Karen Knight’s poetry has won many awards, including the Dorothy Hewett Flagship Fellowship from Varuna and the 2007 Arts ACT Award. Her work is published in literary journals and anthologies throughout the world. She has five poetry collections; her most recent is Postcards from the Asylum (Pardalote Press, 2008) http://www.pardalote.com.au  . In 2007, Karen travelled to Scotland on a three-week International Writers' Exchange funded by Varuna and the UNESCO City of Literature, Edinburgh. With Scottish writer, Dilys Rose, she completed a poetry and illustrated book Twinset (Knucker Press, 2008).

Kristen Lang lives in Sheffield, Tasmania. Let me show you a ripple, a collection of poems and photographs, was published in 2008. Creative Redemption, based on her PhD thesis, was published in the same year. Kristen is an experienced workshop facilitator and welcomes contact: kjayel@optusnet.com.au

Anthony Lawrence’s latest collection, Bark, was published by University of Queensland Press in 2008.

Jo McInerney is a Victorian poet who has been writing haiku and tanka for about three years. Her work can be read online at Modern English Tanka, The Heron's Nest, Ambrosia, Stylus and Famous Reporter.

Peter Macrow is a writer, editor and publisher from Hobart, Tasmania. His poetry collections are oil slick sun: haiku (Pardalote Press, 2005), and from Picaro Press: Thuck (2007), Waiting for the Mountain (2009) and Spring Rain: haiku (2009). He edits and publishes Blue Giraffe poetry biannual and publishes Prospect poetry biannual - bluegiraffepess@hotmail.com

Gina Mercer
is a poet who lives in Hobart. She is currently the editor of Island. She has published four collections of poetry, Handfeeding the Crocodile (Pardalote Press, 2007), Seasoned with Honey (Walleah Press, 2008 - a collaboration with 3 other poets), Night Breathing (Picaro Press, 2006), The Ocean in the Kitchen (Five Islands Press, 1999) as well as a novel, Parachute Silk (Spinifex Press, 2001).

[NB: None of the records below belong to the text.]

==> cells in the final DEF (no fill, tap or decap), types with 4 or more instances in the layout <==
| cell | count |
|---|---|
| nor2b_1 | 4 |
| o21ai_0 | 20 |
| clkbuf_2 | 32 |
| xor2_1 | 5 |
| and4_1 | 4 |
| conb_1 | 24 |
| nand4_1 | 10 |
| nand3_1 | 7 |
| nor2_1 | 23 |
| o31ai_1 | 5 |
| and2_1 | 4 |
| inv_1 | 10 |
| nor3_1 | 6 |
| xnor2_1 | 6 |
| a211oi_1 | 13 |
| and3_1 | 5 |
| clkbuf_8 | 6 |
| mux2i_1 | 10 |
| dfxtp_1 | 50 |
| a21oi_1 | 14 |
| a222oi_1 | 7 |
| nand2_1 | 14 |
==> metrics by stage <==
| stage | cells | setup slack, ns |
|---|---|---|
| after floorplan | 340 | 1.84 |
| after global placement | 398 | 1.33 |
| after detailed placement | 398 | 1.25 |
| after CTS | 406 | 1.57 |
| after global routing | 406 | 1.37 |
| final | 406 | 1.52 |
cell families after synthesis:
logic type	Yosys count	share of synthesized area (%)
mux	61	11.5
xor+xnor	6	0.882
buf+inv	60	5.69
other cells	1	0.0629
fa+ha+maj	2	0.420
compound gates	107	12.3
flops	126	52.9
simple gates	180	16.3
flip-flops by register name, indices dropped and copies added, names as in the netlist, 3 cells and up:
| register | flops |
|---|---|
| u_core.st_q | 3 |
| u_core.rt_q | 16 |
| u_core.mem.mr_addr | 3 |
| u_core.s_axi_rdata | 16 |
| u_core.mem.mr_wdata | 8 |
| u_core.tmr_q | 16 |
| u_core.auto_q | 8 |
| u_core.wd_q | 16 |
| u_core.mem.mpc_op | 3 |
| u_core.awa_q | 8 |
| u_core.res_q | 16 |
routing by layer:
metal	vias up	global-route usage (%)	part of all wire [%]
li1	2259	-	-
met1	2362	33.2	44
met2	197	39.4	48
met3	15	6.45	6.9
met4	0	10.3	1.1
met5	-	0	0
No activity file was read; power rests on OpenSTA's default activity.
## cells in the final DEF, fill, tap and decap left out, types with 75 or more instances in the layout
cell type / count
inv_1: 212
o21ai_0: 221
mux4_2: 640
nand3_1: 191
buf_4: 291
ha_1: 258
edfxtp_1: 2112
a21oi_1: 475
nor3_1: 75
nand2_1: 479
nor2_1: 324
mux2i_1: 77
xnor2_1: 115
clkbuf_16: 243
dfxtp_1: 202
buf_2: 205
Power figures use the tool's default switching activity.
File: src/design/tbpwm_tb_if_unused_placeholder.sv
// intentionally empty compile unit
`timescale 1ns/10ps
`default_nettype none
`default_nettype wire

File: src/design/tbpwm_pkg.sv
// constants, register indices and reset values of the ten-bit pwm output stage
package tbpwm_pkg;
  localparam int unsigned TBPWM_ADDR_W = 12;
  // register indices, byte address is four times the index
  localparam logic [7:0] TBPWM_IDX_FLAGS = 8'h0c;
  localparam logic [7:0] TBPWM_IDX_TMR = 8'h11;
  localparam logic [7:0] TBPWM_IDX_TCTL = 8'h12;
  localparam logic [7:0] TBPWM_IDX_DUTYL = 8'h15;
  localparam logic [7:0] TBPWM_IDX_DUTYH = 8'h16;
  localparam logic [7:0] TBPWM_IDX_CON = 8'h17;
  localparam logic [7:0] TBPWM_IDX_TRIS = 8'h87;
  localparam logic [7:0] TBPWM_IDX_PIE = 8'h8c;
  localparam logic [7:0] TBPWM_IDX_PR = 8'h92;
  // reset values
  localparam logic [7:0] TBPWM_RST_TRIS = 8'hff;
  localparam logic [7:0] TBPWM_RST_PIE = 8'h00;
  localparam logic [7:0] TBPWM_RST_PR = 8'hff;
  localparam logic [7:0] TBPWM_RST_ZERO = 8'h00;
  localparam logic [5:0] TBPWM_RST_FRAC = 6'h00;
  localparam logic [3:0] TBPWM_RST_POST = 4'h0;
  // field positions
  localparam int unsigned TBPWM_TRIS_PIN_BIT = 2;
  localparam int unsigned TBPWM_PIE_MATCH_BIT = 1;
  localparam int unsigned TBPWM_FLAG_MATCH_BIT = 1;
  localparam int unsigned TBPWM_CON_DLSB_LO = 4;
  localparam int unsigned TBPWM_CON_MODE_LO = 2;
  localparam int unsigned TBPWM_TCTL_PSC_LO = 0;
  localparam int unsigned TBPWM_TCTL_ON_BIT = 2;
  localparam int unsigned TBPWM_TCTL_POST_LO = 3;
  // mode and prescale encodings
  localparam logic [1:0] TBPWM_MODE_PWM = 2'h3;
  localparam logic [1:0] TBPWM_PSC_1 = 2'h0;
  localparam logic [1:0] TBPWM_PSC_4 = 2'h1;
  // last fine count per prescale: four oscillator cycles times prescale, minus one
  localparam logic [5:0] TBPWM_FRAC_MAX_1 = 6'h03;
  localparam logic [5:0] TBPWM_FRAC_MAX_4 = 6'h0f;
  localparam logic [5:0] TBPWM_FRAC_MAX_16 = 6'h3f;
endpackage

File: src/design/tbpwm_tb_if.sv
// time base signals between the pwm control logic and the period timer
`timescale 1ns/10ps
`default_nettype none
interface tbpwm_tb_if;
  logic run;
  logic [1:0] psc;
  logic [7:0] limit;
  logic cnt_wr;
  logic [7:0] cnt_wdata;
  logic [7:0] count;
  logic [7:0] count_next;
  logic [1:0] fine_next;
  logic tick;
  logic period_end;
  modport timebase (input run, psc, limit, cnt_wr, cnt_wdata, output count, count_next, fine_next, tick, period_end);
  modport ctrl (output run, psc, limit, cnt_wr, cnt_wdata, input count, count_next, fine_next, tick, period_end);
endinterface
`default_nettype wire

File: src/design/tbpwm_timebase.sv
// period timer with prescaler and quarter-phase fine count
`timescale 1ns/10ps
`default_nettype none
module tbpwm_timebase
  import tbpwm_pkg::*;
(
  // clock and reset
  input wire logic clk,
  input wire logic rst,
  // time base link
  tbpwm_tb_if.timebase tb
);
  typedef struct packed {
    logic [5:0] frac;
    logic [7:0] count;
  } tbpwm_tbst_type;

  tbpwm_tbst_type s_q;
  tbpwm_tbst_type s_d;
  logic [5:0] frac_max;

  always_comb
  begin
    frac_max = TBPWM_FRAC_MAX_16;
    if (tb.psc == TBPWM_PSC_1)
    begin
      frac_max = TBPWM_FRAC_MAX_1;
    end
    else if (tb.psc == TBPWM_PSC_4)
    begin
      frac_max = TBPWM_FRAC_MAX_4;
    end
  end

  // one increment per four oscillator cycles times prescale
  assign tb.tick = tb.run && (s_q.frac == frac_max);
  assign tb.period_end = tb.tick && (s_q.count == tb.limit);
  // fine bits advance once per prescale oscillator cycles; next-cycle values are handed over
  // so the registered pin is already low in the cycle where the counts match
  assign tb.count_next = s_d.count;
  assign tb.fine_next = (tb.psc == TBPWM_PSC_1) ? s_d.frac[1:0] :
                        (tb.psc == TBPWM_PSC_4) ? s_d.frac[3:2] : s_d.frac[5:4];
  assign tb.count = s_q.count;

  always_comb
  begin
    s_d = s_q;
    if (tb.cnt_wr)
    begin
      // a software write also restarts the prescaler
      s_d.count = tb.cnt_wdata;
      s_d.frac = TBPWM_RST_FRAC;
    end
    else if (tb.run)
    begin
      s_d.frac = tb.tick ? TBPWM_RST_FRAC : s_q.frac + 6'h01;
      if (tb.period_end)
      begin
        s_d.count = TBPWM_RST_ZERO;
      end
      else if (tb.tick)
      begin
        s_d.count = s_q.count + 8'h01;
      end
    end
  end

  always_ff @(posedge clk or posedge rst)
  begin
    if (rst)
    begin
      s_q <= '{frac: TBPWM_RST_FRAC, count: TBPWM_RST_ZERO};
    end
    else
    begin
      s_q <= s_d;
    end
  end
endmodule // tbpwm_timebase
`default_nettype wire

File: src/design/tbpwm_top.sv
// ten-bit pwm output stage with its apb register file
//
// Our own choice: register access over APB.
`timescale 1ns/10ps
`default_nettype none
// What this block does
// - pwm waveform on pin, ten-bit duty
// - all-zero control write forces output low
// - period is limit plus one, times four, prescale
// - period end clears timer, loads active duty
// - period end sets pin unless duty zero
// - postscaler only paces separate update event
// - duty is low buffer then control bits 5:4
// - high time is duty times oscillator times prescale
// - duty writes anytime, effective next period
// - active duty read-only in pwm mode
// - active duty plus hidden latch double buffer
// - pin low when duty equals extended count
// - duty beyond period keeps output high
// - period limit at 92h, resets all ones
module tbpwm_top
  import tbpwm_pkg::*;
(
  // clock and reset
  input wire logic CLK,
  input wire logic RST,
  // apb slave
  input wire logic PSEL,
  input wire logic PENABLE,
  input wire logic PWRITE,
  input wire logic [TBPWM_ADDR_W-1:0] PADDR,
  input wire logic [31:0] PWDATA,
  output logic [31:0] PRDATA,
  output logic PREADY,
  output logic PSLVERR,
  // pwm pin
  output logic PWM_OUT,
  output logic PWM_OUT_OE,
  // period match request level
  output logic PERIOD_MATCH_REQ
);
  typedef struct packed {
    logic [7:0] tris;
    logic [7:0] pie;
    logic [7:0] pr;
    logic [7:0] con;
    logic [7:0] duty_low;
    logic [7:0] duty_act;
    logic [1:0] latch2;
    logic [7:0] tctl;
    logic [3:0] post;
    logic flag;
    logic pin;
    logic [31:0] rdata;
    logic slverr;
  } tbpwm_state_type;

  tbpwm_state_type s_q;
  tbpwm_state_type s_d;
  tbpwm_tb_if tb_link ();

  logic [7:0] idx;
  logic aligned;
  logic hit;
  logic wr;
  logic setup;
  logic pwm_mode;
  logic [9:0] duty_next;
  logic [7:0] rbyte;
  logic [7:0] wbyte;

  assign idx = PADDR[9:2];
  assign aligned = (PADDR[1:0] == 2'h0) && (PADDR[TBPWM_ADDR_W-1:10] == 2'h0);
  assign setup = PSEL && !PENABLE;
  assign wr = PSEL && PENABLE && PWRITE && hit && !s_q.slverr;
  assign wbyte = PWDATA[7:0];
  assign pwm_mode = s_q.con[TBPWM_CON_MODE_LO +: 2] == TBPWM_MODE_PWM;
  // buffered duty: low buffer on top, control bits below
  assign duty_next = {s_q.duty_low, s_q.con[TBPWM_CON_DLSB_LO +: 2]};

  always_comb
  begin
    hit = aligned;
    rbyte = TBPWM_RST_ZERO;
    case (idx)
      TBPWM_IDX_FLAGS: rbyte = {6'h00, s_q.flag, 1'b0};
      TBPWM_IDX_TMR: rbyte = tb_link.count;
      TBPWM_IDX_TCTL: rbyte = {1'b0, s_q.tctl[6:0]};
      TBPWM_IDX_DUTYL: rbyte = s_q.duty_low;
      TBPWM_IDX_DUTYH: rbyte = s_q.duty_act;
      TBPWM_IDX_CON: rbyte = {2'h0, s_q.con[5:0]};
      TBPWM_IDX_TRIS: rbyte = s_q.tris;
      TBPWM_IDX_PIE: rbyte = s_q.pie;
      TBPWM_IDX_PR: rbyte = s_q.pr;
      default: hit = 1'b0;
    endcase
  end

  // time base link
  assign tb_link.run = s_q.tctl[TBPWM_TCTL_ON_BIT];
  assign tb_link.psc = s_q.tctl[TBPWM_TCTL_PSC_LO +: 2];
  assign tb_link.limit = s_q.pr;
  assign tb_link.cnt_wr = wr && (idx == TBPWM_IDX_TMR);
  assign tb_link.cnt_wdata = wbyte;

  tbpwm_timebase u_timebase (
    .clk(CLK),
    .rst(RST),
    .tb(tb_link.timebase)
  );

  always_comb
  begin
    s_d = s_q;
    // read data and error are captured in the setup cycle so they come from flops
    if (setup)
    begin
      // refused accesses read as zero
      s_d.rdata = {24'h000000, hit ? rbyte : TBPWM_RST_ZERO};
      s_d.slverr = !hit;
    end
    if (wr)
    begin
      case (idx)
        TBPWM_IDX_FLAGS: s_d.flag = wbyte[TBPWM_FLAG_MATCH_BIT];
        TBPWM_IDX_TCTL: s_d.tctl = {1'b0, wbyte[6:0]};
        TBPWM_IDX_DUTYL: s_d.duty_low = wbyte;
        TBPWM_IDX_DUTYH:
        begin
          if (!pwm_mode)
          begin
            s_d.duty_act = wbyte;
          end
        end
        TBPWM_IDX_CON: s_d.con = {2'h0, wbyte[5:0]};
        TBPWM_IDX_TRIS: s_d.tris = wbyte;
        TBPWM_IDX_PIE: s_d.pie = wbyte;
        TBPWM_IDX_PR: s_d.pr = wbyte;
        default: s_d.flag = s_q.flag;
      endcase
    end
    if (tb_link.period_end)
    begin
      // new duty only at the period boundary keeps the output glitch free
      s_d.duty_act = s_q.duty_low;
      s_d.latch2 = s_q.con[TBPWM_CON_DLSB_LO +: 2];
      // postscaler paces the update event only, never the pwm period
      if (s_q.post == s_q.tctl[TBPWM_TCTL_POST_LO +: 4])
      begin
        s_d.post = TBPWM_RST_POST;
        s_d.flag = 1'b1;
      end
      else
      begin
        s_d.post = s_q.post + 4'h1;
      end
    end
    // pwm output latch
    if (!pwm_mode)
    begin
      s_d.pin = 1'b0;
    end
    else if (tb_link.period_end)
    begin
      s_d.pin = duty_next != 10'h000;
    end
    else if ({s_q.duty_act, s_q.latch2} == {tb_link.count_next, tb_link.fine_next})
    begin
      // a duty above the period never matches, so the pin stays high
      s_d.pin = 1'b0;
    end
  end

  always_ff @(posedge CLK or posedge RST)
  begin
    if (RST)
    begin
      s_q <= '{tris: TBPWM_RST_TRIS, pie: TBPWM_RST_PIE, pr: TBPWM_RST_PR, con: TBPWM_RST_ZERO,
               duty_low: TBPWM_RST_ZERO, duty_act: TBPWM_RST_ZERO, latch2: 2'h0, tctl: TBPWM_RST_ZERO,
               post: TBPWM_RST_POST, flag: 1'b0, pin: 1'b0, rdata: 32'h00000000, slverr: 1'b0};
    end
    else
    begin
      s_q <= s_d;
    end
  end

  // zero wait states: the answer comes in the first access cycle
  assign PREADY = 1'b1;
  assign PRDATA = s_q.rdata;
  assign PSLVERR = PSEL && PENABLE && s_q.slverr;
  assign PWM_OUT = s_q.pin;
  // pin reaches the load only while software holds the direction bit clear
  assign PWM_OUT_OE = !s_q.tris[TBPWM_TRIS_PIN_BIT];
  assign PERIOD_MATCH_REQ = s_q.flag && s_q.pie[TBPWM_PIE_MATCH_BIT];
endmodule // tbpwm_top
`default_nettype wire

File: config.mk
export PLATFORM = sky130hd
export DESIGN_NAME = tbpwm_top
export DESIGN_NICKNAME = d
export VERILOG_FILES = /design/src/design/tbpwm_tb_if_unused_placeholder.sv /design/src/design/tbpwm_pkg.sv /design/src/design/tbpwm_tb_if.sv /design/src/design/tbpwm_timebase.sv /design/src/design/tbpwm_top.sv
export SDC_FILE = /design/constraint.sdc
export NUM_CORES = 1
export LEC_CHECK = 0
export BUFFER_PORTS_ARGS = -buffer_cell sky130_fd_sc_hd__buf_2
export CORE_UTILIZATION = 40
export DETAILED_ROUTE_END_ITERATION = 8
export GPL_TIMING_DRIVEN = 0
export PLACE_DENSITY_LB_ADDON = 0.3
export SKIP_LAST_GASP = 1
export SLEW_MARGIN = 20
export SYNTH_ARGS = -nofsm -noshare
export SYNTH_HDL_FRONTEND = slang
export SYNTH_SLANG_ARGS = --single-unit
File: constraint.sdc
create_clock -name CLK -period 3.31 [get_ports CLK]
set_input_delay 0.662 -clock CLK [delete_from_list [all_inputs] [get_ports CLK]]
set_output_delay 0.662 -clock CLK [all_outputs]
set_load 0.05 [all_outputs]
==> metrics.yaml <==
status: "finished, final reports clean"
cts.sinks: 84
antenna_found_initial: 0
synth_area_per_cell_um2: 10.03
post-place-ws_ps: -614.8
setup_ws_ps: 79.67
wirelength_um: 12970
grt_pass1_wl_um: 21220
required_ps: 3520
antennaDiodeCount: 0
dr_wl_met2_um: 6076
min_period_ps: 3230
synthArstFlopShare_pct: 100.0
synthFlopType: "dfrtp_1"
ios: 86
start_util_pct: 41.24
cts_tree: "built"
fin_area_mm2: 0.005827
fillers: 1123
path_class: "flip-flop to flip-flop"
synth_cell_type_count: 66
core_mm2: 0.01211
fin_crit_sh_pct: 97.59
irDropWorstVdd_uv: 254.1
p_leak_uw: 0.002559
multi_input_area_mm2: 0.002599
slew_violations: 0
grtUsageTotal_pct: 21.36
die_area_mm2: 0.01294
hold_buffers: 0
grt_max_degree: 54
worst_hold_slack_ps: 326.4
die_h_um: 113.7
drc_errors: 0
grt-ovfl-total: 0
portBuffers: 29
cts_max_path_buffers: 2
grt_pass1_vias: 3962
gp_congestion: 0.8368
place_area_mm2: 0.005478
viasPerCell: 5.564
cp-start-kind: "flip-flop"
netlist_instances: 498
seq_area_mm2: 0.002122
core.rowCount: 40
dr.first_iter.drc_count: 387
crit_fanout: 8
cts_buffers: 9
endpoint_kind: "flip-flop"
hpwl_um: 9531
clock_latency_ps: 340
fin_skew_ps: 12.44
ys_seq_area_share_pct: 42.48
rsz0062_at_grt: "yes"
wl_per_cell_um: 17.62
ys_warn_count: 0
htree_num_levels: 3
worstMarginPinSlew_ps: 1004
hp-class: "input pin to asynchronous set/reset pin"
drtAntennaViolNets: 0
hold_viol: 0
power.density_mw_per_mm2: 389.8
vias: 4095
syn_area_mm2: 0.004995
max_slew_margin_pct: 32.58
arrival_ps: 3440
cts_setup_buffers: 0
first_pass_iters: 7
synth_edf_count: 0
max_cap_violations: 0
cts_root_buf: "clkbuf_16"
finalNetCount: 615
wl_met3_um: 684
drive_gt1_share_pct: 29.05
wl_met1_um: 5849
die_width_um: 113.7
clk_pin_slew_ps: 70
highest_layer: "met4"
timing.fmax_mhz: 309.6
area_growth_pct: 16.66
setup_viol: 0
ys_ff_latch: 84
[cells in the mapped netlist, types with 8 or more instances]
cell type	n	area share (%)
a21oi_1	14	1.4
a222oi_1	13	2.6
buf_4	33	5.0
clkbuf_1	16	1.2
dfrtp_1	68	34
dfstp_2	16	8.4
inv_1	8	0.60
mux2_2	46	10
mux2i_1	12	2.4
nand2_1	50	3.8
nand3_1	13	1.3
nand4_1	8	1.0
nor2_1	19	1.4
nor4_1	9	1.1
o21ai_0	26	2.6
or3_1	8	1.0
xnor2_1	14	2.5
xor2_1	10	1.8
[cell type report]
type,instances,share of cell area (%)
Buffer,59,6.399
Clock buffer,12,4.058
Clock inverter,4,1.310
Inverter,8,0.5583
Multi-Input combinational cell,370,44.60
Sequential cell,84,36.42
Tap cell,168,3.607
Timing Repair Buffer,31,3.049
[worst paths after layout]
path | start | end | slack, ps | depth (start not counted)
hold reg to reg | PRDATA[2]$_DFFE_PP0P_ | PRDATA[2]$_DFFE_PP0P_ | 490 | 1
max in group asynchronous | RST | tb_link.limit[1]$_DFFE_PP1P_ | 2330 | 3
hold / removal | RST | PRDATA[0]$_DFFE_PP0P_ | 330 | 2
setup reg to reg | u_timebase.s_q[8]$_DFF_PP0_ | PWM_OUT$_DFFE_PP0P_ | 80 | 9
setup / recovery | u_timebase.s_q[8]$_DFF_PP0_ | PWM_OUT$_DFFE_PP0P_ | 80 | 9
min in group CLK | PRDATA[2]$_DFFE_PP0P_ | PRDATA[2]$_DFFE_PP0P_ | 490 | 1
[stage by stage]
step | utilization [%] | cells | total power (uW) | TNS, ps
floorplan | - | 521 | 1173 | 0
global placement | 44.89 | 718 | 1206 | -41100
detailed placement | 45.23 | 720 | 1213 | -878.0
CTS | 47.91 | 736 | 2285 | -31.92
global route | 48.11 | 736 | 2349 | -35.49
finish | 48.11 | 736 | 2271 | 0
[logic make-up (layout without fill, tap and decap cells)]
group                    count (synthesis)  after routing  share of synthesized area, %
AND/OR/NAND/NOR                        156            156                         16.46
AO/OA/AOI/OAI                          104            104                         15.16
flip-flops                              84             84                         42.48
buffers and inverters                   67            114                         8.016
multiplexers                            58             58                         12.78
XOR/XNOR                                24             24                         4.208
adder cells (fa/ha/maj)                  3              3                        0.7516
other                                    2             25                        0.1504
[sequential cells by signal (all words and copies together), names as in the netlist]
| register | cells |
|---|---|
| PWM_OUT | 1 |
| u_timebase.s_q | 6 |
| tb_link.limit | 8 |
| PRDATA | 8 |
| duty_next | 10 |
| u_timebase.tb.count | 8 |
| s_q | 43 |
[repair_timing]
action / 4_1_cts / 5_1_grt
hold endpoints to repair: 0 / 0
setup endpoints to repair: 9 / 10
gates resized for setup: 3 / 6
pin swaps: 0 / 0
[cell usage in the layout (no fill, tap or decap), types with 3 or more instances in the layout]
cell type	instances
dfrtp_1	68
nand2_1	50
mux2_2	46
buf_4	33
buf_2	32
o21ai_0	26
conb_1	25
clkbuf_1	18
nor2_1	18
dfstp_2	16
a21oi_1	14
xnor2_1	14
nand3_1	13
a222oi_1	13
mux2i_1	12
xor2_1	10
clkbuf_16	9
nand4_1	8
or3_1	8
inv_1	7
a22oi_1	7
nor3_1	6
nor2b_1	6
nand2b_1	6
nor4_1	6
a221oi_1	6
and2_1	5
buf_1	4
o31ai_1	4
nor4_2	3
buf_6	3
o211ai_1	3
or2_2	3
and2_0	3
a21boi_0	3
and3_1	3
a31oi_1	3
a21o_1	3
[report_power, final]
group | total [uW] | leakage [uW] | switching (uW) | internal (uW)
Clock | 1070 | 0.000147 | 411 | 664
Combinational | 169 | 0.00135 | 126 | 43.2
Sequential | 1030 | 0.00106 | 0.0366 | 1030
[critical path, cell delays in order (launching register included)]
cell and delay (ps):
dfrtp_1 440, ha_2 250, or4b_4 510, a221o_2 460
or3_1 410, buf_6 160, o311ai_2 260, a311oi_1 90
a2111oi_2 410, a31oi_1 120
[metal layers]
metal	up-vias	track usage, %
met3	28	4.091
met5	-	0
met2	166	34.51
li1	1922	-
met1	1979	28.36
met4	0	8.333
Note: power is estimated with default switching activity, not from simulation.
$ cat config.mk
export PLATFORM = sky130hd
export DESIGN_NAME = ctpm_top
export DESIGN_NICKNAME = d
export VERILOG_FILES = /design/src/ctpm_pkg.sv /design/src/ctpm_div_if.sv /design/src/ctpm_div.sv /design/src/ctpm_top.sv
export SDC_FILE = /design/constraint.sdc
export NUM_CORES = 2
export LEC_CHECK = 0
export BUFFER_PORTS_ARGS = -buffer_cell sky130_fd_sc_hd__buf_2
export CAP_MARGIN = 40
export CORE_AREA = 3 3 394 396
export DETAILED_ROUTE_END_ITERATION = 16
export DIE_AREA = 0 0 397 399
export PLACE_DENSITY = 0.64
export SYNTH_ARGS = -nofsm -noshare
export SYNTH_HDL_FRONTEND = slang
export SYNTH_SLANG_ARGS = --single-unit
$ cat constraint.sdc
create_clock -name aclk -period 3.7 [get_ports aclk]
set_input_delay 0.185 -clock aclk [delete_from_list [all_inputs] [get_ports aclk]]
set_output_delay 0.185 -clock aclk [all_outputs]
set_load 0.005 [all_outputs]
File: src/rtl/svd_pkg.sv
// package: register map, field layout, reset values and states of the video output registers
package svd_pkg;
  // ---------------------------------------------------------------
  // register byte offsets
  // ---------------------------------------------------------------
  localparam logic [11:0] OFS_FORMAT = 12'h008;
  localparam logic [11:0] OFS_TOP = 12'h00c;
  localparam logic [11:0] OFS_BOTTOM = 12'h010;
  localparam logic [11:0] OFS_STRIDE = 12'h014;
  // ---------------------------------------------------------------
  // field positions in the format register
  // ---------------------------------------------------------------
  localparam int FMT_SAME_FIELDS = 20;
  localparam int FMT_HDROP_LO = 14;
  localparam int FMT_VDROP_LO = 8;
  localparam int FMT_SINGLE = 6;
  localparam int FMT_OUTSEL_LO = 3;
  localparam int FMT_DIFFUSE = 2;
  localparam int FMT_PACK = 1;
  localparam int FMT_LOW_FIRST = 0;
  // ---------------------------------------------------------------
  // field positions in the stride / status / grab register
  // ---------------------------------------------------------------
  localparam int STR_LINE_INC_LO = 18;
  localparam int STR_OVERRUN = 8;
  localparam int STR_GRAB_MODE = 1;
  localparam int STR_GRAB_GO = 0;
  // ---------------------------------------------------------------
  // reset values, decimation load phases and word size
  // ---------------------------------------------------------------
  localparam logic [1:0] RST_OUTSEL = 2'h2;
  localparam logic [29:0] RST_DEST = 30'h03ff_ffff;
  localparam logic [13:0] RST_LINE_INC = 14'h3fff;
  localparam logic [5:0] PHASE_TOP = 6'h00;
  localparam logic [5:0] PHASE_BOTTOM = 6'h20;
  localparam logic [31:0] WORD_BYTES = 32'h0000_0004;
  // ---------------------------------------------------------------
  // output pixel formats
  // ---------------------------------------------------------------
  localparam logic [1:0] OUT_YUV422 = 2'h0;
  localparam logic [1:0] OUT_RGB888 = 2'h1;
  localparam logic [1:0] OUT_RGB565 = 2'h2;
  localparam logic [1:0] OUT_RGB555 = 2'h3;
  // frame grab sequencer
  typedef enum logic [1:0] {GRAB_IDLE, GRAB_WAIT, GRAB_FIRST, GRAB_SECOND} svd_grab_t;
endpackage : svd_pkg
--- src/design/exec_defines.svh ---
/*
 * Opcode patterns, field positions, widths and reset values for the execute unit.
 * Assumes 16-bit instruction words and an 8-bit data path.
 */
`ifndef EXEC_DEFINES_SVH
`define EXEC_DEFINES_SVH

// ==========================================================
// Opcode matching
// ==========================================================
`define OP_TOGGLE_HI     4'h7
`define OP_TOGGLE_MSB    15
`define OP_TOGGLE_LSB    12
`define OP_BRANCH_HI     8'he4
`define OP_ORLIT_HI      8'h09
`define OP_BYTE_MSB      15
`define OP_BYTE_LSB      8
`define OP_ORREG_HI      6'h04
`define OP_ORREG_LSB     10

// ==========================================================
// Field positions
// ==========================================================
`define FLD_BIT_MSB      11
`define FLD_BIT_LSB      9
`define FLD_BANK         8
`define FLD_DEST         9
`define FLD_LOW_MSB      7
`define FLD_LOW_LSB      0

// ==========================================================
// Widths and reset values
// ==========================================================
`define DATA_W           8
`define ADDR_W           12
`define PC_W             21
`define ACCESS_SPLIT     8'h80
`define ACCESS_HI_BANK   4'hf
`define ACCESS_LO_BANK   4'h0
`define ZERO_BYTE        8'h00
`define ZERO_PC          21'h000000

`endif

--- src/design/exec_pkg.sv ---
/*
 * Types shared by the execute unit and its operand address former.
 * Assumes exec_defines.svh is on the include path.
 */
`include "exec_defines.svh"
package exec_pkg;

    // ==========================================================
    // Decoded operation
    // ==========================================================
    typedef enum logic [2:0]
    {
        OPK_NONE   = 3'b000,
        OPK_TOGGLE = 3'b001,
        OPK_BRANCH = 3'b010,
        OPK_ORLIT  = 3'b011,
        OPK_ORREG  = 3'b100
    } op_kind_t;

    typedef enum logic [0:0]
    {
        ST_RUN  = 1'b0,
        ST_IDLE = 1'b1
    } exec_state_t;

    // ==========================================================
    // Data memory write request
    // ==========================================================
    typedef struct packed
    {
        logic                    we;
        logic [`ADDR_W-1:0]      addr;
        logic [`DATA_W-1:0]      data;
    } mem_wr_t;

    // ==========================================================
    // Status flags touched here
    // ==========================================================
    typedef struct packed
    {
        logic neg;
        logic zero;
    } nz_flags_t;

endpackage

Sue Moss’ most recent collection is facepack (2009). Her work appears in collections and anthologies by Penguin Australia, Picador, University of New York Press, Pardalote Press and Sybylla Press. She delights in collaborations, working with artists Barbie Kjar, Patricia Brassington, Christl Berg, Peter Burke, Cath Barcan, and musicians Wendy Hartshorn and Jules Witek. Her first children’s picture book PreciousLittle, co-authored with Julie Hunt and illustrated by Gaye Chapman, will be published by Allen & Unwin in 2010.

Agnieszka Niemira's poems have been published widely in Australia and overseas. Her collection making the invisible transparent was released through Post Pressed in 2008.

Mark O’Flynn’s third collection of poems What Can Be Proven was published in 2007. His novel, Grassdogs, was published by Harper Collins in 2006. He lives in the Blue Mountains.

Louise Oxley's collections are Compound Eye (2003) and Buoyancy (2008), both published by Five Islands Press.  Her work has appeared in journals in Australia, the US and New Zealand, and in several anthologies, including Best Australian volumes.  She has won a number of national awards, among them the Melbourne Poets Union Prize and the Bruce Dawe Prize in both 2004 and 2007.  She is Tasmanian editor for Blue Dog.

Lyn Reeves’ poetry and stories have been published in journals and anthologies throughout Australia and overseas, including Best Australian Poems 2005 (Black Inc). Lyn has read at writers’ festivals in Brisbane, Sydney, Darwin, Hobart and Launceston. Her awards include grants from Arts Tasmania and the Australia Council, a Varuna residential fellowship, and residencies at St. Helens and in Darwin. Lyn is an associate editor of Famous Reporter and managing director of Pardalote Press. She has four poetry collections and is one of four poets whose work features in the award-winning anthology, Seasoned with Honey.

Jane Williams' poems have been widely published since the early 1990s. She is the author of three collections of poetry and one of short stories. Awards for her poetry include the Anne Elder Award and the D.J O'Hearn Memorial Fellowship. Samples of her work can be found at http://janewilliams.wordpress.com/

Quendryth Young co-ordinates a group of haiku enthusiasts on the Far North Coast of NSW, Cloudcatchers. Quendryth’s haiku have been published in nine countries and four languages. Her book, The Whole Body Singing, is now available.